**Data extracts:**
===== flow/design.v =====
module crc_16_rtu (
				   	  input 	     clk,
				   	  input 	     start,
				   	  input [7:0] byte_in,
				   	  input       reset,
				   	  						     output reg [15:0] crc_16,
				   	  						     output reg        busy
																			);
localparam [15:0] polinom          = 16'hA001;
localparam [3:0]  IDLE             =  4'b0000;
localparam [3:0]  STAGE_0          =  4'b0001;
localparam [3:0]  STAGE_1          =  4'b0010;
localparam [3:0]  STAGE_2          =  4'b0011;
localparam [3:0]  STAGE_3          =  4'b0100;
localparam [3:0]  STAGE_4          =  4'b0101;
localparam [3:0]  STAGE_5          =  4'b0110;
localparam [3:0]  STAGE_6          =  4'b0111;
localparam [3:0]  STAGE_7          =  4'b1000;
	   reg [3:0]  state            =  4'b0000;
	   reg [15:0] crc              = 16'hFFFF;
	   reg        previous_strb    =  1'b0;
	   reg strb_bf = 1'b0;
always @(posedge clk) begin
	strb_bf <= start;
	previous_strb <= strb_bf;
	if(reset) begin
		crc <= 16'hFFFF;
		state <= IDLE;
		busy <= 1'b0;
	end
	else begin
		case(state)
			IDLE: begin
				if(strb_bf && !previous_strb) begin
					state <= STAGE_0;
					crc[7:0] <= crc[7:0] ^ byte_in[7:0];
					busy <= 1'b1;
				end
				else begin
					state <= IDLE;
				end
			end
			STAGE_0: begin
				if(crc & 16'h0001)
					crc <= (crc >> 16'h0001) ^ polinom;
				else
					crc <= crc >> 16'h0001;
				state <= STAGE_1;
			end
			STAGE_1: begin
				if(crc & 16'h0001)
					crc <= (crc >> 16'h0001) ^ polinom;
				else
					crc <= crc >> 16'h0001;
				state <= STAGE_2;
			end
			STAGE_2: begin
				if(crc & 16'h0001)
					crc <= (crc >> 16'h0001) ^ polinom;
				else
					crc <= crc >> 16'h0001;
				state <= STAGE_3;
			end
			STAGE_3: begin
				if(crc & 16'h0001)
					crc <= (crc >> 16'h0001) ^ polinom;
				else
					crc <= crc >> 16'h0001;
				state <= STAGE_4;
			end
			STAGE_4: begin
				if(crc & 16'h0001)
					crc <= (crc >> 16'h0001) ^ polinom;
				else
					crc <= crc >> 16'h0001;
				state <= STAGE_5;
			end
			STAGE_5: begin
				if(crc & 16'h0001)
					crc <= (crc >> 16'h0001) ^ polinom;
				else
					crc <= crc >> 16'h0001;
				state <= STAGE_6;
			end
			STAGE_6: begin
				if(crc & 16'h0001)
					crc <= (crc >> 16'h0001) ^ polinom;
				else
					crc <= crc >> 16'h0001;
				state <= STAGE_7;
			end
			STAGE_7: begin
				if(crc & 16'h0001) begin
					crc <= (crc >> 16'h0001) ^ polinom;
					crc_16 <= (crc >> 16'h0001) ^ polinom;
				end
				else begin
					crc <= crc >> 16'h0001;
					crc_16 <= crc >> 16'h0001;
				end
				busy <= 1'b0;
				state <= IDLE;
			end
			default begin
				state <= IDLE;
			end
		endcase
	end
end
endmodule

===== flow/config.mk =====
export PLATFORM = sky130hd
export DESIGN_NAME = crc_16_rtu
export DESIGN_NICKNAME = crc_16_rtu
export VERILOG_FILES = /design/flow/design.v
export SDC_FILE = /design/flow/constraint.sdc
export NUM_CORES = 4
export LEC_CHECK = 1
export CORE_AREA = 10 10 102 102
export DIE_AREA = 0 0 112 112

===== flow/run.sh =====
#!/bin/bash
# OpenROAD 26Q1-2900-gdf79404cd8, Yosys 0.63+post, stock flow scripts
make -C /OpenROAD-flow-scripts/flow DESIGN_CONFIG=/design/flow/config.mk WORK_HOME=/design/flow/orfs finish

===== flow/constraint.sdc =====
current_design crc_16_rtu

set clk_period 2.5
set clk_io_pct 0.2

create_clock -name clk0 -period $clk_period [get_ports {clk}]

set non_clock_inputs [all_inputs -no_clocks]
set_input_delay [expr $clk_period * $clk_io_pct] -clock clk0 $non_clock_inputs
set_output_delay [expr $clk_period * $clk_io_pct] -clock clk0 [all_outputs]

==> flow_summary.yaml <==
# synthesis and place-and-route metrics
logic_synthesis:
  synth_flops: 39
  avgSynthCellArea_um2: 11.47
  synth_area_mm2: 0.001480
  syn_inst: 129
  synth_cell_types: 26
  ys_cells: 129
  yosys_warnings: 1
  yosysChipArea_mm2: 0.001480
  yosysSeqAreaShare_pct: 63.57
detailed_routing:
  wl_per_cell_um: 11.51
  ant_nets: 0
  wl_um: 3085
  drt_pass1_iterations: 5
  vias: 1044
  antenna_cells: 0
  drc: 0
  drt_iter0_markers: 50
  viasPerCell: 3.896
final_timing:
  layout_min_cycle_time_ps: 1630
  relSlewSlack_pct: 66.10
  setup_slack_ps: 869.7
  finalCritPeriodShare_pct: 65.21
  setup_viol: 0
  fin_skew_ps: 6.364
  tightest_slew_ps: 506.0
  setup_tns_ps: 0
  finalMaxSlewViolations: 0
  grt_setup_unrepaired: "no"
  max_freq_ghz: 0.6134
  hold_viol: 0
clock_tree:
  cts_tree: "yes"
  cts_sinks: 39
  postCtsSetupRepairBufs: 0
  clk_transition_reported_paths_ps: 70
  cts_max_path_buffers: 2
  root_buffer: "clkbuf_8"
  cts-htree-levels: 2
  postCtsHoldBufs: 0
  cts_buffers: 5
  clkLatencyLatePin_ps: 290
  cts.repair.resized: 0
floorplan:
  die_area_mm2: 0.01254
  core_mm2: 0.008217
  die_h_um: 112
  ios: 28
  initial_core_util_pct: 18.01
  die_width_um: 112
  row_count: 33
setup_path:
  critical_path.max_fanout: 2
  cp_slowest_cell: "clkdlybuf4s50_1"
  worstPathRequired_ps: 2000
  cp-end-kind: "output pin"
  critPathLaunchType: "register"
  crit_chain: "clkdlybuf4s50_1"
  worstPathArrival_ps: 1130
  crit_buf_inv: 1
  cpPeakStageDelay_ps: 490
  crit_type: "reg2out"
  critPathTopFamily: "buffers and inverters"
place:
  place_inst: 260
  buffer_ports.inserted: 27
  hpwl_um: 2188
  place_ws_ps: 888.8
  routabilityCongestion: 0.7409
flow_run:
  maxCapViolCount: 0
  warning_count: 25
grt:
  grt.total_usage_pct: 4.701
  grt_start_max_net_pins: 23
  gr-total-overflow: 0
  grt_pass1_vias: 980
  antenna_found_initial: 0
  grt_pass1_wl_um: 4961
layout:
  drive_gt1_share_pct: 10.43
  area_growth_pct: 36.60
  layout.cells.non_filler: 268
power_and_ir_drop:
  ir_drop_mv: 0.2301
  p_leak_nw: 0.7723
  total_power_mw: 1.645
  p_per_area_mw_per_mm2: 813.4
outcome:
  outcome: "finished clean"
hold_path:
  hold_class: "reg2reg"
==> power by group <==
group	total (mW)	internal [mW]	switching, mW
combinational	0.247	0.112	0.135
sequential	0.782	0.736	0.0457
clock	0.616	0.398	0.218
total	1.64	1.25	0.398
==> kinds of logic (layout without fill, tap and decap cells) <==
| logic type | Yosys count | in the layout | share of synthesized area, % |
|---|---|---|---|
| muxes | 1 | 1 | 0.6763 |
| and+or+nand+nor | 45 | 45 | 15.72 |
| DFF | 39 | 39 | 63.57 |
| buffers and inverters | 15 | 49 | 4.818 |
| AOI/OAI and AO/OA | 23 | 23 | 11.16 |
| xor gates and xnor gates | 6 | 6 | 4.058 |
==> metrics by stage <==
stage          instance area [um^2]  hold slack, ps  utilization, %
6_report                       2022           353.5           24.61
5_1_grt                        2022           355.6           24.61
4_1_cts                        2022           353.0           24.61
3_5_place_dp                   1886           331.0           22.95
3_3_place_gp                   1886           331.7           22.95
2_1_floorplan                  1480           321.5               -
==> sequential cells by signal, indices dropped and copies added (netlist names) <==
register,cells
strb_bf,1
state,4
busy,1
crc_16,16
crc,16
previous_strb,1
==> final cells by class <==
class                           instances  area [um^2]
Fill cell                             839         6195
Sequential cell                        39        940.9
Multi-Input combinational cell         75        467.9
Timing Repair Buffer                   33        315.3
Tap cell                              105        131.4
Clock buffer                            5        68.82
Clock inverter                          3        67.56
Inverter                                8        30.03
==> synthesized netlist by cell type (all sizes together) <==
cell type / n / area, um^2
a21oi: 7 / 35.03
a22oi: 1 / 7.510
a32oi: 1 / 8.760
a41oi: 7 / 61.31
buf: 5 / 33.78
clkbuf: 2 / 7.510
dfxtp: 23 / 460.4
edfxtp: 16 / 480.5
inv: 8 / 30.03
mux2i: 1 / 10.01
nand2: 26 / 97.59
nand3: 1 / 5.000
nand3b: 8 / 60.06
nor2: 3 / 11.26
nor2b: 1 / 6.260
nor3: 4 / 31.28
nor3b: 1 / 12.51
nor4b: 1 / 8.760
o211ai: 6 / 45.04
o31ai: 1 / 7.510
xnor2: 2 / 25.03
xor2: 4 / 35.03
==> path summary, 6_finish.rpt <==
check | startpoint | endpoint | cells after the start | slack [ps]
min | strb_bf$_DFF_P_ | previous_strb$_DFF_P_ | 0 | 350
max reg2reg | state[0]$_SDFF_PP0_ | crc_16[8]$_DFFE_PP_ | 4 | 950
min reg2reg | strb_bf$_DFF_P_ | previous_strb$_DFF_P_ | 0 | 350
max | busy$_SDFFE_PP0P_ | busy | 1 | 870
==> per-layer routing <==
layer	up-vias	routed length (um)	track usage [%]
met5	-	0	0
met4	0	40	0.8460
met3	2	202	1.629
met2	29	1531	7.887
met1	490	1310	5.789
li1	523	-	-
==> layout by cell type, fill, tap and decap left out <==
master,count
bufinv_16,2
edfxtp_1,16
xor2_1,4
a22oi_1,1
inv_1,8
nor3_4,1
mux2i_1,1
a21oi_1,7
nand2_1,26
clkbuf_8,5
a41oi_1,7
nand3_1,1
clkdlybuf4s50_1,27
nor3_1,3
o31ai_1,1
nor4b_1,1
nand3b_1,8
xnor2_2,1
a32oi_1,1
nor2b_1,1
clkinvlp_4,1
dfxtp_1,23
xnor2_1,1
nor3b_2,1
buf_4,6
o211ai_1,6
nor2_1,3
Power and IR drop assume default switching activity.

...

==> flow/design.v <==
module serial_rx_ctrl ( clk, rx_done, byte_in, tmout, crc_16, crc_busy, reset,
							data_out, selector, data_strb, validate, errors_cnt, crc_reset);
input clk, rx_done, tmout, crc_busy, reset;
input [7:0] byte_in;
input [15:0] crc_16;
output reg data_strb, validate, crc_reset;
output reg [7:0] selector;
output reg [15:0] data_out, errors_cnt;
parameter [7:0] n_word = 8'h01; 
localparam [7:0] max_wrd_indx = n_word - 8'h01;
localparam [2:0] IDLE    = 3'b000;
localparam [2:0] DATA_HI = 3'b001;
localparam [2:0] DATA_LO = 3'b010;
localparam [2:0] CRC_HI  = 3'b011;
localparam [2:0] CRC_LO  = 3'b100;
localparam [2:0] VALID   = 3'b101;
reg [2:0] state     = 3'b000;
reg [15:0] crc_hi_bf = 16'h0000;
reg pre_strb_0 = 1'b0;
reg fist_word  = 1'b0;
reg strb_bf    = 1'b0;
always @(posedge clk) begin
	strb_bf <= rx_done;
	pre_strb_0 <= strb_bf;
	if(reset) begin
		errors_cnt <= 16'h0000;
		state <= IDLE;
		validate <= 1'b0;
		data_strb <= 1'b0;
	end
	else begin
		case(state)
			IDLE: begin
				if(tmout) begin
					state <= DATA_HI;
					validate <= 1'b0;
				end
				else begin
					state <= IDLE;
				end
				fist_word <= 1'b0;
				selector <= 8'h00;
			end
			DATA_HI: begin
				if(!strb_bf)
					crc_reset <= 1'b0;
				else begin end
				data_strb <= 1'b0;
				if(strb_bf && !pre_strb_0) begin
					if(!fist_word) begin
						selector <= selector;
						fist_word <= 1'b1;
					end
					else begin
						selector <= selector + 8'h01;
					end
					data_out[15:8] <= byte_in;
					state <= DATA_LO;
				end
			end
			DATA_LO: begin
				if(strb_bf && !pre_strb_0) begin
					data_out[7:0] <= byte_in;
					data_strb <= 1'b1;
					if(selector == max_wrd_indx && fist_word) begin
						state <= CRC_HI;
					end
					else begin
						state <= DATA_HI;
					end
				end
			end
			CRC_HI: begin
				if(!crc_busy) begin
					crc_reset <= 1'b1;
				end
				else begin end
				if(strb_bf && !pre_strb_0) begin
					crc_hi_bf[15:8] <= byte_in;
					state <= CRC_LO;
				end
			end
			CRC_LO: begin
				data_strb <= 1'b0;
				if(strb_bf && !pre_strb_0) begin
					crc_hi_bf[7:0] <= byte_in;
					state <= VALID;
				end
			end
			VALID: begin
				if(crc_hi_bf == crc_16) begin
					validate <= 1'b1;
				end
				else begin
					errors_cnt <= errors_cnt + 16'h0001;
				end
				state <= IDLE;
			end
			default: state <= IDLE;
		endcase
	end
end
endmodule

* * *

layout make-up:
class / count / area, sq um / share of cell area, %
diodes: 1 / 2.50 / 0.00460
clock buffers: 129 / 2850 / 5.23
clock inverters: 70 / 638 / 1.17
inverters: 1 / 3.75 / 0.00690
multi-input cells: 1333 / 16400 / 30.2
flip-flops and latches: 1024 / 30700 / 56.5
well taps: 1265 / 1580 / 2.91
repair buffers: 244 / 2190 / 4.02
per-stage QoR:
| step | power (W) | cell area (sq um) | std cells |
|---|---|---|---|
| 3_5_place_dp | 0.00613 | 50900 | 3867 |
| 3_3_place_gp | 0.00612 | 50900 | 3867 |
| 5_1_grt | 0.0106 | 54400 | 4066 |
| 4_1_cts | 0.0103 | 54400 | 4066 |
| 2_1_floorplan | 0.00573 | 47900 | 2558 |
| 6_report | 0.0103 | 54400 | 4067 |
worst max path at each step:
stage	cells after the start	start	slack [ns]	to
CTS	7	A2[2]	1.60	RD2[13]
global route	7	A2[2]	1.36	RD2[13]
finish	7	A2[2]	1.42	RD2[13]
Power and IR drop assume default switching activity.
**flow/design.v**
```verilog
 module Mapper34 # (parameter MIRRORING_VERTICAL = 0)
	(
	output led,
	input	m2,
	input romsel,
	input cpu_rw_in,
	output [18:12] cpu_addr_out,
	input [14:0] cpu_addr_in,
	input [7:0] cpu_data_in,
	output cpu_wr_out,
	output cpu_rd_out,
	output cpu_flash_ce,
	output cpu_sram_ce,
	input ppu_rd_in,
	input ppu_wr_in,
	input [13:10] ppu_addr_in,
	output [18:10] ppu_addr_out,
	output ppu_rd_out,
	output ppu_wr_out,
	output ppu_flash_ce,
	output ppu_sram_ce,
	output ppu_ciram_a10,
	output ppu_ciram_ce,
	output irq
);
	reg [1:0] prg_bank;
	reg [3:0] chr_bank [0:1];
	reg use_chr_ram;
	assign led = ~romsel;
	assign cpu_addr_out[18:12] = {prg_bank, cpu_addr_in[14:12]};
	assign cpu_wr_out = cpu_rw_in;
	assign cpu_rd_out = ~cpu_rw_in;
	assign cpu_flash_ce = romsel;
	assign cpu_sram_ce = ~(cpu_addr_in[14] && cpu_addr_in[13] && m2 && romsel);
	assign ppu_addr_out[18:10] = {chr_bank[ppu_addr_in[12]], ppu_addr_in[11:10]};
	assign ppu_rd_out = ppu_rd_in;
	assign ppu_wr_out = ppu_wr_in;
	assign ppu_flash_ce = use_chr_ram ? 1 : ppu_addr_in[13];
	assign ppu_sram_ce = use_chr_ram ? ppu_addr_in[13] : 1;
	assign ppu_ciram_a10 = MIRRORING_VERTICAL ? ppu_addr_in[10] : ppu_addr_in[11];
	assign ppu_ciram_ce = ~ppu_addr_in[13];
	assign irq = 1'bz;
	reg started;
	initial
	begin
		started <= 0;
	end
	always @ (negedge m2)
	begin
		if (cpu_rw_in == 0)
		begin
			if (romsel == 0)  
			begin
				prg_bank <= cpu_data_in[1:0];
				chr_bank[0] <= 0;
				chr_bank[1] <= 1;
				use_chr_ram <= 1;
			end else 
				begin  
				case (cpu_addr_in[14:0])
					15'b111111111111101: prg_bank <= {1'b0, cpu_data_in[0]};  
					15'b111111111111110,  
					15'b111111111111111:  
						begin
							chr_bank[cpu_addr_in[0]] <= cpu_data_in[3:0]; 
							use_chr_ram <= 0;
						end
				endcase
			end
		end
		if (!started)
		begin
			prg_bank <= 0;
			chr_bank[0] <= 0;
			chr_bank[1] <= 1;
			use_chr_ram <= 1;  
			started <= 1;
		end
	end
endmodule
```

**Task:** From the material, report only how many lines include the word "step".

**Result of the task:** 2